Definirlo un dirigente abbastanza attento ai conti è un po’ come dire che Jorge Mario Bergoglio è abbastanza religioso e Zlatan Ibrahimovic è abbastanza soddisfatto di se stesso.

I conti in ordine sono la storica ossessione di Daniele Martini e gli ultimi mesi di emergenza sanitaria hanno avuto l’effetto di un ventilatore puntato sui fogli della sua scrivania.

«Spesi 70.000 euro»

Nell’ultima versione del protocollo della Figc per squadre professionistiche, non si menziona espressamente l’esigenza di una quarantena in ritiro per una squadra. Il Cesena invece di ritiri ne ha già vissuti due in tre alberghi. Nel primo in estate (positività di Campagna) ha trasferito un gruppo di 45 persone per 3 giorni all’Unaway di Pievesestina e per altri 7 giorni al Miramonti di Acquapartita. La seconda puntata a fine ottobre, con una decina di giorni divisi tra Correggio nel post Carpi-Cesena e all’hotel Lungomare di Villamarina per le positività di Capellini, Longo e due membri dello staff. Il secondo ritiro ha avuto numeri più contenuti e ha coinvolto le 31 persone in viaggio in pullman per la trasferta di Carpi di sabato 24 ottobre. «Sommando i due ritiri e i controlli sanitari da effettuare a tutto il gruppo – parte Martini – il totale fa una spesa di circa 70.000 euro. Con quei soldi ci compri un buon giocatore di C. Nostro malgrado siamo finiti in una situazione particolare e non voglio fare polemica con nessuno, ma se capita un’altra volta, qui diventa dura…».

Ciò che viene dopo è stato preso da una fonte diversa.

`config.mk`:
```
export PLATFORM = sky130hd
export DESIGN_NAME = portb_bank_switch_decoder_unit
export DESIGN_NICKNAME = d
export VERILOG_FILES = /design/src/rtl/core/pbsd_pkg.sv /design/src/rtl/core/portb_bank_switch_decoder_unit.sv /design/src/rtl/core/pbsd_alu.sv /design/src/rtl/core/pbsd_page_decode.sv
export SDC_FILE = /design/constraint.sdc
export NUM_CORES = 1
export LEC_CHECK = 0
export BUFFER_PORTS_ARGS = -buffer_cell sky130_fd_sc_hd__buf_2
export CAP_MARGIN = 10
export CORE_ASPECT_RATIO = 1.75
export CORE_MARGIN = 5
export CORE_UTILIZATION = 50
export CTS_BUF_LIST = sky130_fd_sc_hd__clkbuf_4
export CTS_CLUSTER_DIAMETER = 50
export DETAILED_ROUTE_END_ITERATION = 8
export GPL_ROUTABILITY_DRIVEN = 0
export PLACE_DENSITY_LB_ADDON = 0.2
export SETUP_SLACK_MARGIN = 0.3
export SLEW_MARGIN = 20
export SYNTH_ARGS = -nofsm -noshare
export SYNTH_HDL_FRONTEND = slang
export SYNTH_SLANG_ARGS = --single-unit
```
`constraint.sdc`:
```
create_clock -name clock -period 5.3 [get_ports clock]
set_input_delay 1.06 -clock clock [delete_from_list [all_inputs] [get_ports clock]]
set_output_delay 1.06 -clock clock [all_outputs]
set_load 0.02 [all_outputs]
```
`src/rtl/core/pbsd_pkg.sv`:
```
`default_nettype none
// ----------------------------------------------------------------------------
// pbsd_pkg
// Types and constants shared by the port B bank switch decoder modules.
// ----------------------------------------------------------------------------
package pbsd_pkg;

   localparam int OFFSET_W      = 18;
   localparam int BANK_W        = 5;
   localparam int BANK_OFFSET_W = 14;
   localparam int CSR_INDEX_W   = 2;
   localparam int CSR_DATA_W    = 8;

   localparam logic [1:0] OP_ACCESS = 2'd0;
   localparam logic [1:0] OP_PORTB  = 2'd1;
   localparam logic [1:0] OP_COLD   = 2'd2;

   localparam logic [2:0] TGT_RAM   = 3'd0;
   localparam logic [2:0] TGT_EXT   = 3'd1;
   localparam logic [2:0] TGT_OS    = 3'd2;
   localparam logic [2:0] TGT_SELF  = 3'd3;
   localparam logic [2:0] TGT_BASIC = 3'd4;
   localparam logic [2:0] TGT_DEV   = 3'd5;

   localparam logic [1:0] MODEL_XE     = 2'd1;
   localparam logic [1:0] MODEL_XE_320 = 2'd2;

   localparam logic [1:0] XRAM_MODE_BITS56 = 2'd1;
   localparam logic [1:0] XRAM_MODE_NO_ST  = 2'd2;

   localparam logic [CSR_INDEX_W-1:0] CSR_MACHINE_MODEL = 2'd0;
   localparam logic [CSR_INDEX_W-1:0] CSR_XRAM_MODE     = 2'd1;
   localparam logic [CSR_INDEX_W-1:0] CSR_BASIC_LOCKED  = 2'd2;
   localparam logic [CSR_INDEX_W-1:0] CSR_CART_PRESENT  = 2'd3;

   localparam logic [7:0] PORTB_COLD = 8'hFD;

   // Two's complement of the ROM and bank window bases on the offset adder.
   localparam logic [OFFSET_W-1:0] NEG_OS_BASE    = OFFSET_W'((1 << OFFSET_W) - 'hC000);
   localparam logic [OFFSET_W-1:0] NEG_SELF_BASE  = OFFSET_W'((1 << OFFSET_W) - 'h4000);
   localparam logic [OFFSET_W-1:0] NEG_BASIC_BASE = OFFSET_W'((1 << OFFSET_W) - 'hA000);
   localparam logic [OFFSET_W-1:0] NEG_BANK_SIZE  =
      OFFSET_W'((1 << OFFSET_W) - (1 << BANK_OFFSET_W));

   typedef struct packed {
      logic [1:0]  operation;
      logic [15:0] address;
      logic        is_write;
      logic [7:0]  data;
   } req_type;

   typedef struct packed {
      logic [2:0]          target;
      logic [OFFSET_W-1:0] physical_offset;
      logic [2:0]          device_index;
      logic                write_allowed;
      logic [7:0]          write_data;
      logic [BANK_W-1:0]   current_bank;
   } rsp_type;

   typedef struct packed {
      logic os_on;
      logic basic_on;
      logic selftest_on;
      logic bank_active;
   } map_state_type;

endpackage
`default_nettype wire

```
`src/rtl/core/portb_bank_switch_decoder_unit.sv`:
```
`default_nettype none
// ----------------------------------------------------------------------------
// portb_bank_switch_decoder_unit
// Memory map unit with port B bank switching for an 8-bit home computer.
// ----------------------------------------------------------------------------
// A bus access beat passes through ST_DECODE, which classifies the page, and
// ST_OFFSET, which forms the offset on the shared adder, before it reaches the
// response register. A port B write goes straight to ST_PB_APPLY, or, when it
// selects an extended bank on an XE model, first passes ST_PB_REDUCE, which
// subtracts BANK_COUNT from the raw bank number until it is below BANK_COUNT,
// and ST_PB_INC, which increments it, both on the same shared adder. Cold
// start and the unused operation are handled in ST_MISC. The request side is
// ready again in the cycle after the result is loaded, so no new access is
// accepted before the last one is through, and each beat takes longer while a
// finished result waits behind an earlier response that the consumer has not
// taken. The page map is held as region flags (OS, BASIC, self-test, bank
// window), so no clearing pass follows reset. A new request is taken whenever
// the sequencer is idle, even while a response still waits for the consumer.
module portb_bank_switch_decoder_unit #(
   parameter int BANK_COUNT = 16
) (
   input  wire logic                                clock,
   input  wire logic                                reset,
   input  wire logic                                req_valid,
   output logic                                     req_ready,
   input  wire pbsd_pkg::req_type                   req_payload,
   output logic                                     rsp_valid,
   input  wire logic                                rsp_ready,
   output pbsd_pkg::rsp_type                        rsp_payload,
   input  wire logic                                csr_valid,
   output logic                                     csr_ready,
   input  wire logic [pbsd_pkg::CSR_INDEX_W-1:0]    csr_index,
   input  wire logic [pbsd_pkg::CSR_DATA_W-1:0]     csr_wdata
);
   import pbsd_pkg::*;

   localparam logic [BANK_W-1:0]   BANK_LIMIT = BANK_W'(BANK_COUNT);
   localparam logic [OFFSET_W-1:0] NEG_BANK   = OFFSET_W'((1 << OFFSET_W) - BANK_COUNT);
   localparam logic [OFFSET_W-1:0] ONE        = OFFSET_W'(1);

   typedef enum logic [2:0] {
      ST_IDLE,
      ST_DECODE,
      ST_OFFSET,
      ST_PB_REDUCE,
      ST_PB_INC,
      ST_PB_APPLY,
      ST_MISC,
      ST_HOLD
   } state_type;

   state_type            state_ff, state_in;
   req_type              item_ff, item_in;
   logic [2:0]           tgt_ff, tgt_in;
   logic [OFFSET_W-1:0]  op_a_ff, op_a_in;
   logic [OFFSET_W-1:0]  op_b_ff, op_b_in;
   logic                 mask16_ff, mask16_in;
   logic [BANK_W-1:0]    acc_ff, acc_in;
   rsp_type              res_ff, res_in;
   rsp_type              rsp_ff, rsp_in;
   logic                 rsp_valid_ff, rsp_valid_in;

   logic [7:0]           portb_ff, portb_in;
   logic [BANK_W-1:0]    ext_ff, ext_in;
   logic                 selftest_ff, selftest_in;
   logic                 basic_on_ff, basic_on_in;
   logic [1:0]           model_ff, model_in;
   logic [1:0]           xram_mode_ff, xram_mode_in;
   logic                 basic_locked_ff, basic_locked_in;
   logic                 cart_ff, cart_in;

   map_state_type        map_state;
   logic [2:0]           page_target;
   logic [OFFSET_W-1:0]  alu_a;
   logic [OFFSET_W-1:0]  alu_b;
   logic [OFFSET_W-1:0]  alu_sum;
   logic                 slot_free;
   logic                 model_is_xe;
   logic [3:0]           raw_bank;
   rsp_type              result;
   logic                 deliver;
   logic [7:0]           pb_new;
   logic [7:0]           pb_diff;
   logic                 bank_change;
   logic                 st_after_bank;
   logic                 st_after_os;
   logic                 st_final;

   assign map_state.os_on       = portb_ff[0];
   assign map_state.basic_on    = basic_on_ff;
   assign map_state.selftest_on = selftest_ff;
   assign map_state.bank_active = (ext_ff != '0);

   pbsd_page_decode u_page_decode (
      .page      (item_ff.address[15:8]),
      .map_state (map_state),
      .target    (page_target)
   );

   pbsd_alu u_alu (
      .op_a (alu_a),
      .op_b (alu_b),
      .sum  (alu_sum)
   );

   assign req_ready   = (state_ff == ST_IDLE);
   assign csr_ready   = 1'b1;
   assign rsp_valid   = rsp_valid_ff;
   assign rsp_payload = rsp_ff;
   assign slot_free   = !rsp_valid_ff || rsp_ready;
   assign model_is_xe = (model_ff == MODEL_XE) || (model_ff == MODEL_XE_320);

   always_comb begin
      if (model_ff == MODEL_XE_320) begin
         if (xram_mode_ff == XRAM_MODE_BITS56) begin
            raw_bank = {req_payload.data[6:5], req_payload.data[3:2]};
         end else begin
            raw_bank = {req_payload.data[7:6], req_payload.data[3:2]};
         end
      end else begin
         raw_bank = {2'b00, req_payload.data[3:2]};
      end
   end

   always_comb begin
      case (state_ff)
         ST_PB_REDUCE: begin
            alu_a = OFFSET_W'(acc_ff);
            alu_b = NEG_BANK;
         end
         ST_PB_INC: begin
            alu_a = OFFSET_W'(acc_ff);
            alu_b = ONE;
         end
         default: begin
            alu_a = op_a_ff;
            alu_b = op_b_ff;
         end
      endcase
   end

   always_comb begin
      pb_new        = item_ff.data;
      pb_diff       = portb_ff ^ pb_new;
      bank_change   = model_is_xe && (acc_ff != ext_ff);
      st_after_bank = selftest_ff && !bank_change;
      st_after_os   = st_after_bank && !(pb_diff[0] && !pb_new[0]);
      if (pb_new[7]) begin
         st_final = 1'b0;
      end else if (!st_after_os && pb_new[0] &&
                   (pb_new[4] || xram_mode_ff < XRAM_MODE_NO_ST)) begin
         st_final = 1'b1;
      end else begin
         st_final = st_after_os;
      end
   end

   always_comb begin
      state_in        = state_ff;
      item_in         = item_ff;
      tgt_in          = tgt_ff;
      op_a_in         = op_a_ff;
      op_b_in         = op_b_ff;
      mask16_in       = mask16_ff;
      acc_in          = acc_ff;
      res_in          = res_ff;
      rsp_in          = rsp_ff;
      rsp_valid_in    = rsp_valid_ff && !rsp_ready;
      portb_in        = portb_ff;
      ext_in          = ext_ff;
      selftest_in     = selftest_ff;
      basic_on_in     = basic_on_ff;
      model_in        = model_ff;
      xram_mode_in    = xram_mode_ff;
      basic_locked_in = basic_locked_ff;
      cart_in         = cart_ff;
      result          = '0;
      result.current_bank = ext_ff;
      deliver         = 1'b0;

      if (csr_valid) begin
         case (csr_index)
            CSR_MACHINE_MODEL: model_in        = csr_wdata[1:0];
            CSR_XRAM_MODE:     xram_mode_in    = csr_wdata[1:0];
            CSR_BASIC_LOCKED:  basic_locked_in = csr_wdata[0];
            CSR_CART_PRESENT:  cart_in         = csr_wdata[0];
            default:           model_in        = model_ff;
         endcase
      end

      case (state_ff)
         ST_IDLE: begin
            if (req_valid) begin
               item_in = req_payload;
               case (req_payload.operation)
                  OP_ACCESS: state_in = ST_DECODE;
                  OP_PORTB: begin
                     if (model_is_xe && !req_payload.data[4]) begin
                        acc_in   = {1'b0, raw_bank};
                        state_in = ST_PB_REDUCE;
                     end else begin
                        acc_in   = '0;
                        state_in = ST_PB_APPLY;
                     end
                  end
                  default: state_in = ST_MISC;
               endcase
            end
         end
         ST_DECODE: begin
            tgt_in    = page_target;
            op_a_in   = OFFSET_W'(item_ff.address);
            op_b_in   = '0;
            mask16_in = 1'b0;
            case (page_target)
               TGT_EXT: begin
                  op_a_in = {ext_ff[3:0], item_ff.address[BANK_OFFSET_W-1:0]};
                  op_b_in = NEG_BANK_SIZE;
               end
               TGT_OS: begin
                  op_b_in   = NEG_OS_BASE;
                  mask16_in = 1'b1;
               end
               TGT_SELF: begin
                  op_b_in   = NEG_SELF_BASE;
                  mask16_in = 1'b1;
               end
               TGT_BASIC: begin
                  op_b_in   = NEG_BASIC_BASE;
                  mask16_in = 1'b1;
               end
               TGT_DEV: begin
                  op_a_in = OFFSET_W'(item_ff.address[7:0]);
               end
               default: begin
                  op_b_in = '0;
               end
            endcase
            state_in = ST_OFFSET;
         end
         ST_OFFSET: begin
            result.target = tgt_ff;
            result.physical_offset = mask16_ff ? OFFSET_W'(alu_sum[15:0]) : alu_sum;
            result.device_index = (tgt_ff == TGT_DEV) ? item_ff.address[10:8] : 3'd0;
            result.write_allowed = (tgt_ff == TGT_RAM) || (tgt_ff == TGT_EXT) ||
                                   (tgt_ff == TGT_DEV);
            result.write_data = item_ff.is_write ? item_ff.data : 8'd0;
            deliver = 1'b1;
         end
         ST_PB_REDUCE: begin
            if (acc_ff >= BANK_LIMIT) begin
               acc_in = alu_sum[BANK_W-1:0];
            end else begin
               state_in = ST_PB_INC;
            end
         end
         ST_PB_INC: begin
            acc_in   = alu_sum[BANK_W-1:0];
            state_in = ST_PB_APPLY;
         end
         ST_PB_APPLY: begin
            if (bank_change) begin
               ext_in = acc_ff;
            end
            if (!basic_locked_ff && pb_diff[1]) begin
               basic_on_in = !pb_new[1];
            end
            selftest_in = st_final;
            portb_in    = pb_new;
            result.current_bank = bank_change ? acc_ff : ext_ff;
            deliver = 1'b1;
         end
         ST_MISC: begin
            if (item_ff.operation == OP_COLD) begin
               portb_in    = PORTB_COLD;
               ext_in      = '0;
               selftest_in = 1'b0;
               basic_on_in = !cart_ff;
               result.current_bank = '0;
            end
            deliver = 1'b1;
         end
         ST_HOLD: begin
            if (slot_free) begin
               rsp_in       = res_ff;
               rsp_valid_in = 1'b1;
               state_in     = ST_IDLE;
            end
         end
         default: begin
            state_in = ST_IDLE;
         end
      endcase

      if (deliver) begin
         res_in = result;
         if (slot_free) begin
            rsp_in       = result;
            rsp_valid_in = 1'b1;
            state_in     = ST_IDLE;
         end else begin
            state_in = ST_HOLD;
         end
      end
   end

   always_ff @(posedge clock) begin
      if (reset) begin
         state_ff        <= ST_IDLE;
         rsp_valid_ff    <= 1'b0;
         portb_ff        <= PORTB_COLD;
         ext_ff          <= '0;
         selftest_ff     <= 1'b0;
         basic_on_ff     <= 1'b1;
         model_ff        <= '0;
         xram_mode_ff    <= '0;
         basic_locked_ff <= 1'b0;
         cart_ff         <= 1'b0;
      end else begin
         state_ff        <= state_in;
         rsp_valid_ff    <= rsp_valid_in;
         portb_ff        <= portb_in;
         ext_ff          <= ext_in;
         selftest_ff     <= selftest_in;
         basic_on_ff     <= basic_on_in;
         model_ff        <= model_in;
         xram_mode_ff    <= xram_mode_in;
         basic_locked_ff <= basic_locked_in;
         cart_ff         <= cart_in;
      end
      item_ff   <= item_in;
      tgt_ff    <= tgt_in;
      op_a_ff   <= op_a_in;
      op_b_ff   <= op_b_in;
      mask16_ff <= mask16_in;
      acc_ff    <= acc_in;
      res_ff    <= res_in;
      rsp_ff    <= rsp_in;
   end

   a_bank_in_range: assert property (@(posedge clock) disable iff (reset)
      ext_ff <= BANK_LIMIT)
      else $error("Extended bank exceeds the bank count.");

   a_selftest_needs_os: assert property (@(posedge clock) disable iff (reset)
      selftest_ff |-> portb_ff[0])
      else $error("Self-test ROM is mapped while the OS ROM is off.");

   a_plain_model_keeps_bank: assert property (@(posedge clock) disable iff (reset)
      (state_ff == ST_PB_APPLY && !model_is_xe) |=> $stable(ext_ff))
      else $error("Port B write changed the bank on a machine without banks.");

   a_cold_start_clears: assert property (@(posedge clock) disable iff (reset)
      (state_ff == ST_MISC && item_ff.operation == OP_COLD) |=>
         (ext_ff == '0 && !selftest_ff && portb_ff == PORTB_COLD))
      else $error("Cold start left bank or self-test state behind.");

endmodule
`default_nettype wire

```
`src/rtl/core/pbsd_alu.sv`:
```
`default_nettype none
// ----------------------------------------------------------------------------
// pbsd_alu
// Shared adder used for address offsets, bank reduction and bank increment.
// ----------------------------------------------------------------------------
module pbsd_alu (
   input  wire logic [pbsd_pkg::OFFSET_W-1:0] op_a,
   input  wire logic [pbsd_pkg::OFFSET_W-1:0] op_b,
   output logic      [pbsd_pkg::OFFSET_W-1:0] sum
);
   import pbsd_pkg::*;

   assign sum = op_a + op_b;

endmodule
`default_nettype wire

```
`src/rtl/core/pbsd_page_decode.sv`:
```
`default_nettype none
// ----------------------------------------------------------------------------
// pbsd_page_decode
// Classifies a 256-byte page into its target from the current map state.
// ----------------------------------------------------------------------------
module pbsd_page_decode (
   input  wire logic [7:0]                    page,
   input  wire pbsd_pkg::map_state_type       map_state,
   output logic      [2:0]                    target
);
   import pbsd_pkg::*;

   logic [2:0] bank_target;
   logic [2:0] os_target;

   always_comb begin
      bank_target = map_state.bank_active ? TGT_EXT : TGT_RAM;
      os_target   = map_state.os_on ? TGT_OS : TGT_RAM;
      if (page[7:6] == 2'b00) begin
         target = TGT_RAM;
      end else if (page[7:6] == 2'b01) begin
         if (page[5:4] == 2'b01 && map_state.selftest_on) begin
            target = TGT_SELF;
         end else begin
            target = bank_target;
         end
      end else if (page[7:5] == 3'b100) begin
         target = TGT_RAM;
      end else if (page[7:5] == 3'b101) begin
         target = map_state.basic_on ? TGT_BASIC : TGT_RAM;
      end else if (page[7:4] == 4'hC) begin
         target = os_target;
      end else if (page[7:3] == 5'b11010) begin
         target = TGT_DEV;
      end else begin
         target = os_target;
      end
   end

endmodule
`default_nettype wire
```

L’utilità presunta del ritiro

Il Cesena Fc vuole tenere un profilo basso nei confronti dell’Asl locale, ma resta evidente la differenza di metodi anti-Covid rispetto ad altre squadre professionistiche a cui è stato concesso l’isolamento domiciliare ai tesserati. La positività successiva riscontrata a Viali alimenta i dubbi sull’efficacia del ritiro, anzi: tenendo conto dei trasferimenti in pullman per gli allenamenti, c’era il fondato timore che le possibilità di contagio si estendessero. Oltre ai soldi, quanti punti in classifica ha perso il Cesena con i contagi di ottobre e il ritiro? «Come minimo uno a Carpi – riparte il direttore generale – il Carpi non è superiore a noi e giocando regolarmente alle 15 del sabato, forse avremmo visto qualcosa di diverso. Il Padova invece ha meritato di vincere».

Di fronte a spese impreviste, il Cesena chiederà subito uno sforzo supplementare ai soci? «Non è questo il punto – precisa Martini – i soci sono costantemente aggiornati sulle nostre movimentazioni. C’era un delta di budget fissato e al 30 giugno 2021 bisognerà vedere invece a che punto saremo: nel caso si dovesse intervenire, i soci vengono coinvolti per forza. A tal proposito ribadisco: in una annata come questa, avere 28 soci appassionati è un bene prezioso».

Ambizioni e under

Il Cesena al momento è 14° in classifica quando nella scorsa stagione chiuse 13°. È presto per guardare la classifica oppure no? «È troppo presto per guardarla e giudicarci: da una parte abbiamo già incontrato cinque delle prime sei della classifica, dall’altra noi abbiamo una squadra impostata sui due davanti e l’infortunio di Caturano ci ha tolto parecchio in più aspetti, non solamente su quello tecnico. Quando speriamo di rivederlo in campo? Il 29 novembre (Cesena-Modena, ndr) a essere super-ottimisti, il 6 dicembre (Legnago-Cesena, ndr) restando più realisti».

La regola-base di Martini e del Cesena è: una società con i conti in ordine è il migliore biglietto da visita per potenziali nuovi soci o acquirenti. Benissimo, ma il campionato? Ci si può davvero definire ambiziosi avendo come scelta aziendale quella di fare giocare per forza 4 under? «Dipende cosa si intende per ambiziosi. Se vuol dire puntare al primo posto, allora non possiamo esserlo. Ma se essere ambiziosi vuol dire puntare ai play-off, allora noi lo siamo, e legittimamente. Il primo obiettivo è mantenere la categoria, ma noi ai play-off guardiamo eccome. Noi tutti in società respiriamo grande fiducia perché sentiamo che sta nascendo qualcosa di bello. Intanto c’è un gruppo eccezionale di giocatori: tutti bravi ragazzi, forse addirittura troppo. Quanto agli under, almeno 16 squadre su 20 nel nostro girone li utilizzano e noi sui giovani non abbiamo fatto salti nel buio, con scelte mirate e nel segno della logica del nostro direttore sportivo. Ora in classifica abbiamo i punti che ci siamo meritati, ma con il recupero degli infortunati e la crescita dei giovani, abbiamo tutto per crescere».